Go through the records below and copy out every line holding "table".

Records to use below:

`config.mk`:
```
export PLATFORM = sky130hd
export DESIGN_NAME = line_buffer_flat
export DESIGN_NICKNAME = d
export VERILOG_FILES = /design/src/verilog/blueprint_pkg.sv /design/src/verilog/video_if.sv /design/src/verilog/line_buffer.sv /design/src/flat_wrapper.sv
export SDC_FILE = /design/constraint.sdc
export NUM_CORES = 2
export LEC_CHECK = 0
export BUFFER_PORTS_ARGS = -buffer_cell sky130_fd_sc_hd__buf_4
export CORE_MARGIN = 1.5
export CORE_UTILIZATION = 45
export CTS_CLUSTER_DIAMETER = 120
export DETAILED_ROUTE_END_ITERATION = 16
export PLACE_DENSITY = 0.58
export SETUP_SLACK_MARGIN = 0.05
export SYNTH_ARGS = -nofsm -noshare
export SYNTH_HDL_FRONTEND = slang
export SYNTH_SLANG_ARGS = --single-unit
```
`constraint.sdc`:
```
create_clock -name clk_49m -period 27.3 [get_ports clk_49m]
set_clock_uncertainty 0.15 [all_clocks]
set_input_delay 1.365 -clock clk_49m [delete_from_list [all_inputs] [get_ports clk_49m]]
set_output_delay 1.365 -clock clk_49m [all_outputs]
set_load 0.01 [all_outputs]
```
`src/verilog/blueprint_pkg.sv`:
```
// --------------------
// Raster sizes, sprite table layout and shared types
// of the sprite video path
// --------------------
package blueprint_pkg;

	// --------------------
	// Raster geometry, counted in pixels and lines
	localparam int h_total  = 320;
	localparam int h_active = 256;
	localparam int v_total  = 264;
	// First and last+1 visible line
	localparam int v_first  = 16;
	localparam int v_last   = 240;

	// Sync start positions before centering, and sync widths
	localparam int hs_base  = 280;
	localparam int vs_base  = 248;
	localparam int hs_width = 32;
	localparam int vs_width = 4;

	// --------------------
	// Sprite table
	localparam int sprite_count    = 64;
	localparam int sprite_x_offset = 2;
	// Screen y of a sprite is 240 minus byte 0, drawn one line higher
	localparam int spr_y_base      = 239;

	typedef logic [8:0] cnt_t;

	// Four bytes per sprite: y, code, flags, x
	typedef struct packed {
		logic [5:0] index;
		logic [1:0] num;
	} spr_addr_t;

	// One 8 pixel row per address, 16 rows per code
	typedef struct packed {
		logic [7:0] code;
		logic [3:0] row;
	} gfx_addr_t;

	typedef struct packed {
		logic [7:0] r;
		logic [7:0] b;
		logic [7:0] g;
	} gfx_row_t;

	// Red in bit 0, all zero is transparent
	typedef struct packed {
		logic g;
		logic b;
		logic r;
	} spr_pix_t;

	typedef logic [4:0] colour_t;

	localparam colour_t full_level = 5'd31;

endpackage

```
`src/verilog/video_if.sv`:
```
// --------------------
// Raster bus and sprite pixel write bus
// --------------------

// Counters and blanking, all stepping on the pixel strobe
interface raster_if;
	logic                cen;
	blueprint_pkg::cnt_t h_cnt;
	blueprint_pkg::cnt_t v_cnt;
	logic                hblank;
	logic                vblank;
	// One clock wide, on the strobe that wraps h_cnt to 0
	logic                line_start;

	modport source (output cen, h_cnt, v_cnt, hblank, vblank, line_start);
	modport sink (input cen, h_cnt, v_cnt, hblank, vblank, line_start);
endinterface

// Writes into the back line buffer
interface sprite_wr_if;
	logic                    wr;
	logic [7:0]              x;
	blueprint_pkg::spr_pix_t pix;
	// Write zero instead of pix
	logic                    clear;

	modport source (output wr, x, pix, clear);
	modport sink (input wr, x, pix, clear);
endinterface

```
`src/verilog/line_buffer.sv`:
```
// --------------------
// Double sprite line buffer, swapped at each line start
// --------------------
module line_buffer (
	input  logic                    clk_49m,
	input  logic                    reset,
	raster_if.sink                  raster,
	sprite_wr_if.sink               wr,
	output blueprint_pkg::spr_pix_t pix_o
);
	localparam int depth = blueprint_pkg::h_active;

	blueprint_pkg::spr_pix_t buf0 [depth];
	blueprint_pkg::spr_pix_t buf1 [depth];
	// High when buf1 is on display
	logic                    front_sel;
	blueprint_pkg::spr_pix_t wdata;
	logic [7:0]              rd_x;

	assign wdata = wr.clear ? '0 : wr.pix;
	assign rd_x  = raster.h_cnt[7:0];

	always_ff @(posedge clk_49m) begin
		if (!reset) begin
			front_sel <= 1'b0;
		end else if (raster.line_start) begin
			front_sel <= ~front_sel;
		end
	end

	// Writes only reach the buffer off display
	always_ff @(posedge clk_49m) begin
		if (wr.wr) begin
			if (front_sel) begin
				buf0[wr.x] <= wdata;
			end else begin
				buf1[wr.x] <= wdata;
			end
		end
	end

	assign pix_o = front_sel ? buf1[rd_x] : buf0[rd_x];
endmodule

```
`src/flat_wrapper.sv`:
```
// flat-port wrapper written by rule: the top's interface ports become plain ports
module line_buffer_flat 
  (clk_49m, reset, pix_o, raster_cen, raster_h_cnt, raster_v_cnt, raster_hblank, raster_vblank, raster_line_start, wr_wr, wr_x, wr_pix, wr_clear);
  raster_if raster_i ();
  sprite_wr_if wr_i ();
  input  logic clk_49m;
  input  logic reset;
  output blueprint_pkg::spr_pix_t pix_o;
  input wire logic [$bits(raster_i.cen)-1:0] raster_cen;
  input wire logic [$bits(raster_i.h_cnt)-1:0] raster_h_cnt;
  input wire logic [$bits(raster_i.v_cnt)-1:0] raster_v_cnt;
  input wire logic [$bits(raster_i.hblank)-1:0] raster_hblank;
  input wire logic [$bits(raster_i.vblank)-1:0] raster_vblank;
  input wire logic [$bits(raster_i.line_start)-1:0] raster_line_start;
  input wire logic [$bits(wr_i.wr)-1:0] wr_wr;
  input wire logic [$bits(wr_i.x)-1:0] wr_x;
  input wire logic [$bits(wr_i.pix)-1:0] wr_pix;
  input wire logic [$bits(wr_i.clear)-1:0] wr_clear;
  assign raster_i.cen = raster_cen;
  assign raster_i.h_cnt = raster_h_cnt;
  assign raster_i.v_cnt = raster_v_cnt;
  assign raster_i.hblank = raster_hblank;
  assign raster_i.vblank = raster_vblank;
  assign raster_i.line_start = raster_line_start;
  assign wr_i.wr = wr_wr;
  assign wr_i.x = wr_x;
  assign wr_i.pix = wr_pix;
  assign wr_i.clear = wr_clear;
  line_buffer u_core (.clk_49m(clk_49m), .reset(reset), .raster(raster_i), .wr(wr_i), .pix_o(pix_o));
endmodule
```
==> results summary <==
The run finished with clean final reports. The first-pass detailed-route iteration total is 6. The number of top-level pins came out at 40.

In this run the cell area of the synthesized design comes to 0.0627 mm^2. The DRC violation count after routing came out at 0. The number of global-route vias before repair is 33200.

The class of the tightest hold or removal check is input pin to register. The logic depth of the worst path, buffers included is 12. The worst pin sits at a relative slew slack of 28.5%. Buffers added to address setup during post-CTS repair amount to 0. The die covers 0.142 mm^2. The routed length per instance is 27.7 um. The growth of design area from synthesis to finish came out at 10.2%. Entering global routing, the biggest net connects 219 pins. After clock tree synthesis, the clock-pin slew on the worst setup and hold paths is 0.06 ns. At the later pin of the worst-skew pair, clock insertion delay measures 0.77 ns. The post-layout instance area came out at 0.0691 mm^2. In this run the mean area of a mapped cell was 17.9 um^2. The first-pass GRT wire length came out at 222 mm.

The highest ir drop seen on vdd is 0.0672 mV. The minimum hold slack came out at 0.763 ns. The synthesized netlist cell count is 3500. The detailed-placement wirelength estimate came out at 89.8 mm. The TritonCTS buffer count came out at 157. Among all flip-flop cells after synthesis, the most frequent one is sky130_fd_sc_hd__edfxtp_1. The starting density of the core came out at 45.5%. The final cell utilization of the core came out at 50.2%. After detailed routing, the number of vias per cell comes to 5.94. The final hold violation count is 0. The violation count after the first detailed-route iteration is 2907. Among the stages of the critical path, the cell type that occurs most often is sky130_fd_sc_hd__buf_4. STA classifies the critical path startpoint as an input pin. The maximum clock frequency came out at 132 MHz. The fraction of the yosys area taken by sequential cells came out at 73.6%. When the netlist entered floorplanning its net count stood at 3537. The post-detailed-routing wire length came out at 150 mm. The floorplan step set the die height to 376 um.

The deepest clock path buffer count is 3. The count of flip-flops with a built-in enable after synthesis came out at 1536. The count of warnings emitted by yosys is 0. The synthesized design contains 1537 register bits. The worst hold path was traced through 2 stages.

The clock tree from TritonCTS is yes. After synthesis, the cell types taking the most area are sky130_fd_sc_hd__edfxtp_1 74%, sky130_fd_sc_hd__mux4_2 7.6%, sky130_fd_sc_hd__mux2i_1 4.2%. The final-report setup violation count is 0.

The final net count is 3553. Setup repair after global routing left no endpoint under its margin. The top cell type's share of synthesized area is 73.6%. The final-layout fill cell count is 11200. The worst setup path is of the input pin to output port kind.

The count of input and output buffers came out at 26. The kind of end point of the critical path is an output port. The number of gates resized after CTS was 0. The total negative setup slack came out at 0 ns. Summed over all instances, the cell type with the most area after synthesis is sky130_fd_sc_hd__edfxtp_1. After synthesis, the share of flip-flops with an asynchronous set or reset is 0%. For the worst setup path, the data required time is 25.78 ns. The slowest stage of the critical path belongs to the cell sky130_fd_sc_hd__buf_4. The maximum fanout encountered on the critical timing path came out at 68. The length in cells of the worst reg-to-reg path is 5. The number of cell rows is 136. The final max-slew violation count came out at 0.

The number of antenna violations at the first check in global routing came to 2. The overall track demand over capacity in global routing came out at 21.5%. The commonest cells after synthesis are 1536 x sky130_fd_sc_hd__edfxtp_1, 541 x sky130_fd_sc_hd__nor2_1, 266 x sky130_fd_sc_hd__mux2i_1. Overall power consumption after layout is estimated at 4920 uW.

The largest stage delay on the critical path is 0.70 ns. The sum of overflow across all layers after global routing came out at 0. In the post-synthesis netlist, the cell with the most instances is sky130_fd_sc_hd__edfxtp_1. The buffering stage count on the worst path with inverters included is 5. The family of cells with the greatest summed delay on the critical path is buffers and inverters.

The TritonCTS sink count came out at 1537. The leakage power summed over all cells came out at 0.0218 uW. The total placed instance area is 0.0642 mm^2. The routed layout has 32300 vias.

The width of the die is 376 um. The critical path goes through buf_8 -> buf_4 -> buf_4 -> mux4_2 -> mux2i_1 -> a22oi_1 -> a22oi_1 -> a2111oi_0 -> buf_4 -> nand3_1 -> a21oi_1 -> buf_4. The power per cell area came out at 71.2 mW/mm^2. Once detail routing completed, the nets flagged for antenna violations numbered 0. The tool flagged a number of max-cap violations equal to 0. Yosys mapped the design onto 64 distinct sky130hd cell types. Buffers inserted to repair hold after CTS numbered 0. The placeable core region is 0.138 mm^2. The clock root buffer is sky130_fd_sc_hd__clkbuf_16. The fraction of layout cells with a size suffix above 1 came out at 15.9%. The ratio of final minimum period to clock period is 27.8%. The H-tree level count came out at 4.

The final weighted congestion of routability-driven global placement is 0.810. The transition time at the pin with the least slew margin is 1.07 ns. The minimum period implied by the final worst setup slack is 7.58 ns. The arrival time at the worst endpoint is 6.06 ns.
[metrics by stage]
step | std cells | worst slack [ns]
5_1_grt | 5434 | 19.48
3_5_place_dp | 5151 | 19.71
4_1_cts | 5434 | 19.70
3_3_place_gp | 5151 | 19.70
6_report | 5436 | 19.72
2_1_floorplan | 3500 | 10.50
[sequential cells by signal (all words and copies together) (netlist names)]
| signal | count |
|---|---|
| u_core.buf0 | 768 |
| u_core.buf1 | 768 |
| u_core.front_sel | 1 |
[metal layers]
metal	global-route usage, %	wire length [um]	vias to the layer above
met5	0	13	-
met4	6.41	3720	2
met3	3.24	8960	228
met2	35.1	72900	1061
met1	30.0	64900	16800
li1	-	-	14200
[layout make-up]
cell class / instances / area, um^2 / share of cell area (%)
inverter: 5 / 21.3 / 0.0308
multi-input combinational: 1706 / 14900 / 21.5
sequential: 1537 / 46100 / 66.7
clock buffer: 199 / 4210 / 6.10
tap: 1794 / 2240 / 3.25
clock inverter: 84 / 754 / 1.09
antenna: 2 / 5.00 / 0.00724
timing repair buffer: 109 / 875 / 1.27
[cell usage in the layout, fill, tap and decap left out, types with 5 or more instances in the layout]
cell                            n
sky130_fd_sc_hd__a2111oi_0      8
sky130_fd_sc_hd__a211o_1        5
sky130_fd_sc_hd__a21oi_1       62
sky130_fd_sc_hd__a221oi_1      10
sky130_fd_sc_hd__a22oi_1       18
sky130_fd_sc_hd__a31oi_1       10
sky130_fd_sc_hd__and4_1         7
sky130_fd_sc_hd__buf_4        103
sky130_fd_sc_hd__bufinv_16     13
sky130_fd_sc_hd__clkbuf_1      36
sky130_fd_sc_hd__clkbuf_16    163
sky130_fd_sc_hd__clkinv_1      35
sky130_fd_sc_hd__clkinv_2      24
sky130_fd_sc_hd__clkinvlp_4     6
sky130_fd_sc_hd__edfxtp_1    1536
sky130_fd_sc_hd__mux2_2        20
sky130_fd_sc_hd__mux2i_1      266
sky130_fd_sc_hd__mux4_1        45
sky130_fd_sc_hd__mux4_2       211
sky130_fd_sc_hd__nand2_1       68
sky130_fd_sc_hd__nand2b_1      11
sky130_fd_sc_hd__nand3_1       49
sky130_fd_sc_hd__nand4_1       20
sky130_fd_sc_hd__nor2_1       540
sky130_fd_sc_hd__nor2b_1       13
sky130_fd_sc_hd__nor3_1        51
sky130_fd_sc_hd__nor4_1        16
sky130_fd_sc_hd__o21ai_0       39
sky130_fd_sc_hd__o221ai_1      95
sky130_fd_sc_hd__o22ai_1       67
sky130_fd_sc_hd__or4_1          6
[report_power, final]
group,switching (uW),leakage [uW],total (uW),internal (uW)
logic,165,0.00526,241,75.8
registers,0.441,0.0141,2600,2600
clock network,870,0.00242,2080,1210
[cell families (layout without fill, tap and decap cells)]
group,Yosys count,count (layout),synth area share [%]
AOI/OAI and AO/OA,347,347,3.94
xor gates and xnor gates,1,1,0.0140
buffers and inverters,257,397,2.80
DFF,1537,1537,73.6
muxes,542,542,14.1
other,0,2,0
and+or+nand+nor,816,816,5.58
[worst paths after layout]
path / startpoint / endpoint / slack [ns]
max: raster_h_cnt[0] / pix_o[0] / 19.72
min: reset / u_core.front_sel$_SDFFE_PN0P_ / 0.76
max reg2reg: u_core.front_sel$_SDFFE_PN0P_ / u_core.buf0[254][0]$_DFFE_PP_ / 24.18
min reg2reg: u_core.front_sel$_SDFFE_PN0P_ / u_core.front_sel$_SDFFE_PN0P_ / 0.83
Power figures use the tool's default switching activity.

End of Records to use.

> _Response to the exercise_
// Raster sizes, sprite table layout and shared types
	// Sprite table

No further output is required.